METHODS. We reviewed the print research articles published in Pediatrics, volume 115, 2005, and recorded the statistical measures and procedures reported in each article to determine how many articles used statistics or statistical procedures and what statistical procedures were encountered most commonly.
RESULTS. The proportion of articles that used any inferential statistics increased from 48% in 1982 to 89% in 2005. The mean number of inferential procedures per article increased from 2.5 in 1982 to 3.9 in 2005. The most commonly encountered statistical procedures or measures were descriptive statistics, tests of proportions, measures of risk, logistic regression, t tests, nonparametric tests, analysis of variance, multiple linear regression, sample size and power calculation, and tests of correlation. However, a reader who is familiar with only these concepts can understand the analyses used in only 47% of articles.
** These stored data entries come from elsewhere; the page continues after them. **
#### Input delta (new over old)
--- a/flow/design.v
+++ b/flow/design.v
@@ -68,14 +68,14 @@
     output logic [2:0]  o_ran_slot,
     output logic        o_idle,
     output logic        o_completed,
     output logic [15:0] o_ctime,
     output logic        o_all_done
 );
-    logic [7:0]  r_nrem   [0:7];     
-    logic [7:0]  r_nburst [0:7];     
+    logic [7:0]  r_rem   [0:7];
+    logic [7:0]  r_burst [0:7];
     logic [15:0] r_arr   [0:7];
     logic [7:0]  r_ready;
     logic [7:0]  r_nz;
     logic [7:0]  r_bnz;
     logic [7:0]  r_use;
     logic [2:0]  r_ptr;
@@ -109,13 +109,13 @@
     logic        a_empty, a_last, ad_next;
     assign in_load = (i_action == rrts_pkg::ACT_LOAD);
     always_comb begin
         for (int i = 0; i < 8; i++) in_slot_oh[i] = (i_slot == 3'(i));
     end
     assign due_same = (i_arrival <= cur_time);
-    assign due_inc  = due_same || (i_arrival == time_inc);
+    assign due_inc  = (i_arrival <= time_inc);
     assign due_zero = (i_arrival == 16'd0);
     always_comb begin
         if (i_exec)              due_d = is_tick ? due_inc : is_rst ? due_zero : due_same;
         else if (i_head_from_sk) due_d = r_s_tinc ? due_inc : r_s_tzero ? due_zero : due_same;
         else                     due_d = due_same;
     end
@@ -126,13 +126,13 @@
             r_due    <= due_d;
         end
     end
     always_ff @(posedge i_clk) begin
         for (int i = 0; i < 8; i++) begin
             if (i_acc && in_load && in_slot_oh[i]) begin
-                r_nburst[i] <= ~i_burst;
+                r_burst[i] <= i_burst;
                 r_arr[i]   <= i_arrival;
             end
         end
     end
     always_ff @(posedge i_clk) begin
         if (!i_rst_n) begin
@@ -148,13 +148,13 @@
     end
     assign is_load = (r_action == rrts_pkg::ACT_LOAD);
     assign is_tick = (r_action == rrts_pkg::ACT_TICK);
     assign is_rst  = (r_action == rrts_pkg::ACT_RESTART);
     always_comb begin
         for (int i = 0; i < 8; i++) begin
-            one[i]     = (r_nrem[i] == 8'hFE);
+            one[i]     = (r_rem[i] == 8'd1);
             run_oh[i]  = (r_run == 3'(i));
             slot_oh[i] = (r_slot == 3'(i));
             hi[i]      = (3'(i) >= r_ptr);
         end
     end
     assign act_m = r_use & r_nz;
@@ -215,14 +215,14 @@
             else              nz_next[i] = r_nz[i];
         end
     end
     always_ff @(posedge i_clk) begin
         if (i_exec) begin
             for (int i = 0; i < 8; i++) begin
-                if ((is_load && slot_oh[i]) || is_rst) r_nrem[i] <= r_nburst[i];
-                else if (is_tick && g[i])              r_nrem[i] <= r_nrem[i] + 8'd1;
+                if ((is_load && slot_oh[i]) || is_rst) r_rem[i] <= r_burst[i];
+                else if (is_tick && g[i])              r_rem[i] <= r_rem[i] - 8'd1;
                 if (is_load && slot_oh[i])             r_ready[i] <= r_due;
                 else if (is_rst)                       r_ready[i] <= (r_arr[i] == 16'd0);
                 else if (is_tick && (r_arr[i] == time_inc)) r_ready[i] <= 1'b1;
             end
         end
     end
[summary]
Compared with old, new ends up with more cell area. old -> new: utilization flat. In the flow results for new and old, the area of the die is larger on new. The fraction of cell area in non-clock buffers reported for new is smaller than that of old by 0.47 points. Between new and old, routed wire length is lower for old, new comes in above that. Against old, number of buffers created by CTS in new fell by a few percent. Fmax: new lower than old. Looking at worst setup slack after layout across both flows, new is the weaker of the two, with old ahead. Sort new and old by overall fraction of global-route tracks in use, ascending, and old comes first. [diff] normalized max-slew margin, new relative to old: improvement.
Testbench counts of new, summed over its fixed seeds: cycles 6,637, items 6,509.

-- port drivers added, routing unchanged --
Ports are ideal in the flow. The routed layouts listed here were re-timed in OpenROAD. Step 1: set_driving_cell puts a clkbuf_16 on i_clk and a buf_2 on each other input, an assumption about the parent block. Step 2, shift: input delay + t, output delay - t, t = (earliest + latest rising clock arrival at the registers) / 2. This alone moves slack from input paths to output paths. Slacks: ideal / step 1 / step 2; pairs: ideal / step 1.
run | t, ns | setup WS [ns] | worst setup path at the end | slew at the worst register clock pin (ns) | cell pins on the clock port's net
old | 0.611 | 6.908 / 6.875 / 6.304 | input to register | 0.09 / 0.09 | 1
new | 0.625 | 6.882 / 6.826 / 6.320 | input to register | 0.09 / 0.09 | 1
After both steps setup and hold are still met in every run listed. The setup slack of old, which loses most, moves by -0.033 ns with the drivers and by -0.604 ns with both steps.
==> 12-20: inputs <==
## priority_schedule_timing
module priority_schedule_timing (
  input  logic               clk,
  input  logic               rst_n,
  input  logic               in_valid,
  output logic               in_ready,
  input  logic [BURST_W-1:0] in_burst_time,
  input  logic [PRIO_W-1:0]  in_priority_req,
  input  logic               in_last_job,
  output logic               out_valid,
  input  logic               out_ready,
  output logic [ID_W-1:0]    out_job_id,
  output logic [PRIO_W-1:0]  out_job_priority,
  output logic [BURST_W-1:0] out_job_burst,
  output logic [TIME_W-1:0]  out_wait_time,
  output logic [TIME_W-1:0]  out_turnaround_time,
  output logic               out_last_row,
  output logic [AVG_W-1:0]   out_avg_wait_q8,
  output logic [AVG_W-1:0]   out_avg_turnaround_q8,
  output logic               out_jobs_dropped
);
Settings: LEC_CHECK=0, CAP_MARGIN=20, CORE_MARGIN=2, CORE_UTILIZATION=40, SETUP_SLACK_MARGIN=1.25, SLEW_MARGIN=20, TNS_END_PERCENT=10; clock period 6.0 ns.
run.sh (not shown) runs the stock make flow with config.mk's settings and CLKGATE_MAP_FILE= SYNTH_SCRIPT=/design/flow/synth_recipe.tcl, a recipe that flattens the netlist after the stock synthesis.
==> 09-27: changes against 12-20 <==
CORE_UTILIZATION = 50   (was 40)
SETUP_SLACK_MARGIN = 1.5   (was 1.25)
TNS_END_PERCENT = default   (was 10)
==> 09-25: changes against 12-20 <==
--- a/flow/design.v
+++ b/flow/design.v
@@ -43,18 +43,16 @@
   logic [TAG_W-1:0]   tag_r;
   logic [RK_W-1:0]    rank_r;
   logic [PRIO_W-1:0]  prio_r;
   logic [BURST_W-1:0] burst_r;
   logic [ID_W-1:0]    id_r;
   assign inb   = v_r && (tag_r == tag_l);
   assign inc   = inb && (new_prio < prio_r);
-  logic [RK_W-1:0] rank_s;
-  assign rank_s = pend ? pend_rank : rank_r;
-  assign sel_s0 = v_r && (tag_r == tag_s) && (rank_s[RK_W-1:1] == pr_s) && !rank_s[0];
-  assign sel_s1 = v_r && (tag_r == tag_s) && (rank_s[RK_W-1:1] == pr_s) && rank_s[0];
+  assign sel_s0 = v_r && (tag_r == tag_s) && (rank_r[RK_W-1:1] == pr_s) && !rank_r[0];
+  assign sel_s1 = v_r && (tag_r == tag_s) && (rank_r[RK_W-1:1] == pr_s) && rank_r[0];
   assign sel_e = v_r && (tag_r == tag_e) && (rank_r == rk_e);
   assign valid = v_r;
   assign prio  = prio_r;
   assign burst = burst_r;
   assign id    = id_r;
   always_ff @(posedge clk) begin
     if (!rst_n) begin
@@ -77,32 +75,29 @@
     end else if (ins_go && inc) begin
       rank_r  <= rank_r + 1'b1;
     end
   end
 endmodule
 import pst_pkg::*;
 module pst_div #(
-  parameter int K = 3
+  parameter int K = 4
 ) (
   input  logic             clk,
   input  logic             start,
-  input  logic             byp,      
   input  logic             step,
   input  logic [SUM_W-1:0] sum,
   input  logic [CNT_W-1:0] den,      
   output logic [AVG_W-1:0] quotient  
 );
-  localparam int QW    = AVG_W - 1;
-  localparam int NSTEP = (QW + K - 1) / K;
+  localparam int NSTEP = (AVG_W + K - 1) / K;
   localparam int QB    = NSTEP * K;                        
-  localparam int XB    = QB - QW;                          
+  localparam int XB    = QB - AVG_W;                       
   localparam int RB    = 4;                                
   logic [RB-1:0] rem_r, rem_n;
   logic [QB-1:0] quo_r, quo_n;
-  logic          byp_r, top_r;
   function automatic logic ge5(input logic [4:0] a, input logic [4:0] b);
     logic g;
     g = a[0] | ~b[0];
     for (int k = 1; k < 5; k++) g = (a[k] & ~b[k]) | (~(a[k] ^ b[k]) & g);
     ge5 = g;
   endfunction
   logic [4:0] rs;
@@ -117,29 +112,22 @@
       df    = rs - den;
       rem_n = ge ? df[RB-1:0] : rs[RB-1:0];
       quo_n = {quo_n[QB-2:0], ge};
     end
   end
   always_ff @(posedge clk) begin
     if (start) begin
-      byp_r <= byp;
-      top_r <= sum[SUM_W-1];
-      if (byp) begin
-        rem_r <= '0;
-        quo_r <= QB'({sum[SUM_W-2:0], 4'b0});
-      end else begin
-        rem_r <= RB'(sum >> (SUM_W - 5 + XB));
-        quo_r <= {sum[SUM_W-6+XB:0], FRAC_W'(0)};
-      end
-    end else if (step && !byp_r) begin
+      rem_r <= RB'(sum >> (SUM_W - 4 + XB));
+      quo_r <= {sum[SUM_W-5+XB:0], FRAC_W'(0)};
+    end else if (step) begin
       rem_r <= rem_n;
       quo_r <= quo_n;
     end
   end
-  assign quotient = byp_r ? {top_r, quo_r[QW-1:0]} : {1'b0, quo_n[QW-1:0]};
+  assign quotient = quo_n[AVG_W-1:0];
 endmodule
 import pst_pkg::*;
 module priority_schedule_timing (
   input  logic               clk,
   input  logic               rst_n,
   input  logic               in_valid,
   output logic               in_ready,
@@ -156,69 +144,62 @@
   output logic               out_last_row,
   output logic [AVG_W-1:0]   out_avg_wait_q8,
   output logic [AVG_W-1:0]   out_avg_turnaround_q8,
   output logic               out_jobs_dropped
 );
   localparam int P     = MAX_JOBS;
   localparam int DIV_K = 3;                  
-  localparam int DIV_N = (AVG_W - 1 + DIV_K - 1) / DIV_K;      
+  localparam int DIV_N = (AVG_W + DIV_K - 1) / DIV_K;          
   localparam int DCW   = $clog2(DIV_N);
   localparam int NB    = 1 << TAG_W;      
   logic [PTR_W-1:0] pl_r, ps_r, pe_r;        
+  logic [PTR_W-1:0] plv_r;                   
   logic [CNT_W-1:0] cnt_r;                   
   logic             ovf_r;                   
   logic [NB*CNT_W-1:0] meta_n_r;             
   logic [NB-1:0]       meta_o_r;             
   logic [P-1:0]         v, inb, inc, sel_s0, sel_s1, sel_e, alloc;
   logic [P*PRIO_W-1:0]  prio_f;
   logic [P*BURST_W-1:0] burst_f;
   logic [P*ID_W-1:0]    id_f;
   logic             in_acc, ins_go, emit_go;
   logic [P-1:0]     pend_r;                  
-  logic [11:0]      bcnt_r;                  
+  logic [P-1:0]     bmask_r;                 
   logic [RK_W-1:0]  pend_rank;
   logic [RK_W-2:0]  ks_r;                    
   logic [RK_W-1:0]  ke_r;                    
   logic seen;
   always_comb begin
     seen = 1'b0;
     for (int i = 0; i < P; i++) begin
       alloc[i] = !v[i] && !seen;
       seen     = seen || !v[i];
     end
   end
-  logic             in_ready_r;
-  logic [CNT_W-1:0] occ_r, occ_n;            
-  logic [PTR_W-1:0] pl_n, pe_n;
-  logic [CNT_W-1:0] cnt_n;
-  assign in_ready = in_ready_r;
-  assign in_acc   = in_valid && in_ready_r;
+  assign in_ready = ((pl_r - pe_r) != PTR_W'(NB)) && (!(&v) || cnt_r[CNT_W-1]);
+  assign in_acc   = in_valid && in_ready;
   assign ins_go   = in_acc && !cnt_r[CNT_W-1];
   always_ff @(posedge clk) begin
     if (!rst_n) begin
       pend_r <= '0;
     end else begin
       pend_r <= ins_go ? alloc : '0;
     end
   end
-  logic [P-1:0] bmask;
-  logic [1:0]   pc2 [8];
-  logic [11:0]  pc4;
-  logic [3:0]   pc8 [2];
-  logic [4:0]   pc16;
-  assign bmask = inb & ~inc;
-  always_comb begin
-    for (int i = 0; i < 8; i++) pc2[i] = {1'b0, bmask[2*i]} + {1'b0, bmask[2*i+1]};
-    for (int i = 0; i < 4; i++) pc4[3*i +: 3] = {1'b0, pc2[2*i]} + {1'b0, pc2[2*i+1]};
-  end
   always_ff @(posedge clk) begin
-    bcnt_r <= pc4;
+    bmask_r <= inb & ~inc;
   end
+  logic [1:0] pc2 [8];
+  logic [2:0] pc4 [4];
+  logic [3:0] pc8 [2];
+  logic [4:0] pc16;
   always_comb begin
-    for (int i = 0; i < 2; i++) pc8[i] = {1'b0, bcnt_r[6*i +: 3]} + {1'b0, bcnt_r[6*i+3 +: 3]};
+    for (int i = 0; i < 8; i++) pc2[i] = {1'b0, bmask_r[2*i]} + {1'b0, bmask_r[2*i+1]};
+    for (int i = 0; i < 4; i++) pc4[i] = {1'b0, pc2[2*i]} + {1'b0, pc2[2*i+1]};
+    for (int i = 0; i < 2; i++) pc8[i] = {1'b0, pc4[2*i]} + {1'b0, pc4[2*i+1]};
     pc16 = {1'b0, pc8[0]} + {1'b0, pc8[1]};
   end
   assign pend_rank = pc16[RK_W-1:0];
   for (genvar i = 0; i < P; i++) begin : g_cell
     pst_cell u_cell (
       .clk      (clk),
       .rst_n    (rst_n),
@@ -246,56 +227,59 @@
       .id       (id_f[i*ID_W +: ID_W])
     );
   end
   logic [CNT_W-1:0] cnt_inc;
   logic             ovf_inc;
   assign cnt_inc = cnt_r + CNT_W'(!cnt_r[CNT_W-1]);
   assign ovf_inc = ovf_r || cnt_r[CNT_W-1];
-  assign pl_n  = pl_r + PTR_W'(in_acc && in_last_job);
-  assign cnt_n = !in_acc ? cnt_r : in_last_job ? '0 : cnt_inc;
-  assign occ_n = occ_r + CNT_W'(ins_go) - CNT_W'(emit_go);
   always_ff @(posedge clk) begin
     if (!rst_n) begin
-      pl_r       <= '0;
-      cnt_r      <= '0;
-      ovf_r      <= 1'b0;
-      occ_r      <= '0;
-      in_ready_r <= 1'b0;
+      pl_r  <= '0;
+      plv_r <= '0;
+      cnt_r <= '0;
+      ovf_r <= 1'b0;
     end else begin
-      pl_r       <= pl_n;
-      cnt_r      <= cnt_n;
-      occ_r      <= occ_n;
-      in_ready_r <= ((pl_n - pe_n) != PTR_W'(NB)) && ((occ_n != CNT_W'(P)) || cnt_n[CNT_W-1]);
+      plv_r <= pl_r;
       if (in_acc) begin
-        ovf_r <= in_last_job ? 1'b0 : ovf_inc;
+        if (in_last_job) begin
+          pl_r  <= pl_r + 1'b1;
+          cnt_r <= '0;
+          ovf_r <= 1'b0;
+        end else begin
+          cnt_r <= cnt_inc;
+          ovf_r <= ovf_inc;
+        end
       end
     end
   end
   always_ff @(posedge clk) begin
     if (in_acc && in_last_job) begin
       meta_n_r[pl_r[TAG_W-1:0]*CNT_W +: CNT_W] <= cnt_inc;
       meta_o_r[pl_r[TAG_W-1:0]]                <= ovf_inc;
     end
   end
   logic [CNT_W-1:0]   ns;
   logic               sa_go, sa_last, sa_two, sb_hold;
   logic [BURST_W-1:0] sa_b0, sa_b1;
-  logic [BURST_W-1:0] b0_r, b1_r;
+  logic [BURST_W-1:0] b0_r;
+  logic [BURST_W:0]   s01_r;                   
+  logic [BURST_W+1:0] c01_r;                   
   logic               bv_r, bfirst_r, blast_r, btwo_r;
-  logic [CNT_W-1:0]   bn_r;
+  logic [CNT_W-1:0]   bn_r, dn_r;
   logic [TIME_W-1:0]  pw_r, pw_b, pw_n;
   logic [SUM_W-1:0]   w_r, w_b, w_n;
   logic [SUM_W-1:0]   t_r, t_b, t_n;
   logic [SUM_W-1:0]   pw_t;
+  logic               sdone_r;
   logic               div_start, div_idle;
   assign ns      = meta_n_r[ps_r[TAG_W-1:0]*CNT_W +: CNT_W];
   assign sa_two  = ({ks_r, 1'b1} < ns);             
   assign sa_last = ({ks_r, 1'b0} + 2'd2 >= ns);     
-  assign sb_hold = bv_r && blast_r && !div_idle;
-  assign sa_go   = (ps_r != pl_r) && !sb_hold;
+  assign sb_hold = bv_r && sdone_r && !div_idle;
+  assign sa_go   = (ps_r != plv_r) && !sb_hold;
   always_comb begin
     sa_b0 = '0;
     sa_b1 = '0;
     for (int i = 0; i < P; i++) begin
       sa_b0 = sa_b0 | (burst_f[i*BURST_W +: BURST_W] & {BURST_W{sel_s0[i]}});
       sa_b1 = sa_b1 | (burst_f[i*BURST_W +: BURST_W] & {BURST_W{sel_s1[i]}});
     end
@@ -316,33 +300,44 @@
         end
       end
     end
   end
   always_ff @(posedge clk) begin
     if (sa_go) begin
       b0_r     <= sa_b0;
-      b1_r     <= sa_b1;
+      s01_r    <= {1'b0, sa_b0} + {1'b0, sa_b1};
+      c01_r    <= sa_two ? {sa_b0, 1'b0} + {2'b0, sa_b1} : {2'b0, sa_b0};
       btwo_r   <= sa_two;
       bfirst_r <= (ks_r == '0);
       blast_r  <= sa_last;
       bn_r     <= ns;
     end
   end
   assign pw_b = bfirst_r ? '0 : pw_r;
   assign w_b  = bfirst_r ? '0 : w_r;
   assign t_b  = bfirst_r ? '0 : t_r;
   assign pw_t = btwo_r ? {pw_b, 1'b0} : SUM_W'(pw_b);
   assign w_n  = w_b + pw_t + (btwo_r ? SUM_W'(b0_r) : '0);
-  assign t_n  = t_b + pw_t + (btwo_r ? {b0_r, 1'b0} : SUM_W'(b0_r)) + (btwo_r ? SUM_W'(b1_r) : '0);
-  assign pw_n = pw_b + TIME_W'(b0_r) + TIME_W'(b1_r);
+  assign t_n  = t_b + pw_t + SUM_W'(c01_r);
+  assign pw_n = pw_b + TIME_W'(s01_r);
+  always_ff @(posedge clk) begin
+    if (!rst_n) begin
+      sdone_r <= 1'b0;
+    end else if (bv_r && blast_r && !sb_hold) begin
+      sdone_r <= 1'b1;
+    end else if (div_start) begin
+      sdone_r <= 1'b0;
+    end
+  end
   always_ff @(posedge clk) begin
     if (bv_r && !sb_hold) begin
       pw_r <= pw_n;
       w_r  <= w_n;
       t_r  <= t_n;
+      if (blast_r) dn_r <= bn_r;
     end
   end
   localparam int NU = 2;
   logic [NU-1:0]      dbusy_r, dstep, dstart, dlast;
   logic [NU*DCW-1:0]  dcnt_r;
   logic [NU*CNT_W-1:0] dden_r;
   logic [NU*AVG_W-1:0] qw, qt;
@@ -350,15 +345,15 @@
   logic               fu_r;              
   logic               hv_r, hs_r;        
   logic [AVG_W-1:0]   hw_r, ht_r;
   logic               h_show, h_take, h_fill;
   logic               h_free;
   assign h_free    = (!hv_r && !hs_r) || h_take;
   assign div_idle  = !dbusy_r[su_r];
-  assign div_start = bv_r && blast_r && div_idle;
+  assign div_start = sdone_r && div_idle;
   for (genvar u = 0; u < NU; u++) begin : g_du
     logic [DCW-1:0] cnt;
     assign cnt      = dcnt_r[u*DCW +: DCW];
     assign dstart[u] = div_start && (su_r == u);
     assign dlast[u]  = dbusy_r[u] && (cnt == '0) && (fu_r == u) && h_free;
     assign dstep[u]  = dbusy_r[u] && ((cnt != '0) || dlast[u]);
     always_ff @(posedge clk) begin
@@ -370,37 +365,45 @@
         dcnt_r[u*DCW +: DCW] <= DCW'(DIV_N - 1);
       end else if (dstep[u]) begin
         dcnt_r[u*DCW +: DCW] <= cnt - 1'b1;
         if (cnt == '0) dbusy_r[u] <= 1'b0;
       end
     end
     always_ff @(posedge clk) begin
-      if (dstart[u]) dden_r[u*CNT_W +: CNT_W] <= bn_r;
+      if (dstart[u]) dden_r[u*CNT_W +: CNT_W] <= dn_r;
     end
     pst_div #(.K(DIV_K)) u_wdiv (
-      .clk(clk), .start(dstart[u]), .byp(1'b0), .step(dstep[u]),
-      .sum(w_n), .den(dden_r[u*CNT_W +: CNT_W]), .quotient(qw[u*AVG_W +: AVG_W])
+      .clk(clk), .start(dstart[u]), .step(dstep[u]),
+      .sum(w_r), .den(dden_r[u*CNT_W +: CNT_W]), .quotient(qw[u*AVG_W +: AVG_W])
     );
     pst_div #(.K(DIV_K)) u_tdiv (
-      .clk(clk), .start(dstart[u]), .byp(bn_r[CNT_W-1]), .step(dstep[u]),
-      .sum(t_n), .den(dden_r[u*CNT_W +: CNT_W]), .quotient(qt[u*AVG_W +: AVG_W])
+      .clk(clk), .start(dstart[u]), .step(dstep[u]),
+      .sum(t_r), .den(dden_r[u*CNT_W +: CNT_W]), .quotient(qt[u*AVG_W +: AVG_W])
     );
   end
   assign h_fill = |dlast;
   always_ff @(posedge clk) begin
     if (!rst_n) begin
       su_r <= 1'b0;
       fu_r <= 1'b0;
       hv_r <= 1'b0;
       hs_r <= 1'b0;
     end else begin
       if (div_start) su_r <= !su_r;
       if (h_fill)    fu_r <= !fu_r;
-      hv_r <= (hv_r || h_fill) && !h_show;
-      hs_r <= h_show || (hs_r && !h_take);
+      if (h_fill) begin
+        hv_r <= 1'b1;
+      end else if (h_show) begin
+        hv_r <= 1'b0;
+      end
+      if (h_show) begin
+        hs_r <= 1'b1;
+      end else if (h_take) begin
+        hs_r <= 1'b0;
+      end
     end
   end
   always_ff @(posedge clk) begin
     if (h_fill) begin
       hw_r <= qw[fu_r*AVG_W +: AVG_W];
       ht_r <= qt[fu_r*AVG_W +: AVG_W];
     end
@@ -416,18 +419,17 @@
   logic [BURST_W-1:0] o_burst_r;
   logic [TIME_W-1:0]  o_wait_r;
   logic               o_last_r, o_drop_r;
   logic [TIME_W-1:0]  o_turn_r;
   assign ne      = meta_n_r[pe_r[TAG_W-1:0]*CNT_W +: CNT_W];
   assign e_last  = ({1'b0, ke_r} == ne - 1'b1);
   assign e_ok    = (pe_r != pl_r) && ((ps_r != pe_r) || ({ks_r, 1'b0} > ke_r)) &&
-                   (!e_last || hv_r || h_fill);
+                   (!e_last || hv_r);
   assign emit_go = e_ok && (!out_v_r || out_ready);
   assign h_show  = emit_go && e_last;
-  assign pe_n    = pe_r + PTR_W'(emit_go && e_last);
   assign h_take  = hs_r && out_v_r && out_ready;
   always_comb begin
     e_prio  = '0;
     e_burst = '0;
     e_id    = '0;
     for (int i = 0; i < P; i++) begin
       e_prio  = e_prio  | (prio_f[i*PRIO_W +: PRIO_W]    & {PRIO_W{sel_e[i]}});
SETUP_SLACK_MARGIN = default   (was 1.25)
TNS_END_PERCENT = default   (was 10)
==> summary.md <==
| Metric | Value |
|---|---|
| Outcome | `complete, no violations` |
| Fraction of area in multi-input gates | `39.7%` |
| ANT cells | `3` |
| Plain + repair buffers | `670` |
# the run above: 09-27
CONCLUSIONS. Our results confirm a trend toward the use of new and increasingly complex statistical techniques in Pediatrics. Educational efforts might most profitably focus on the principles underlying statistical analysis rather than on specific statistical tests. Authors, reviewers, and journal editors have a greater responsibility for ensuring that statistical procedures are used appropriately, as it may be increasingly unrealistic to expect readers to fully understand the statistical analyses used in journal articles.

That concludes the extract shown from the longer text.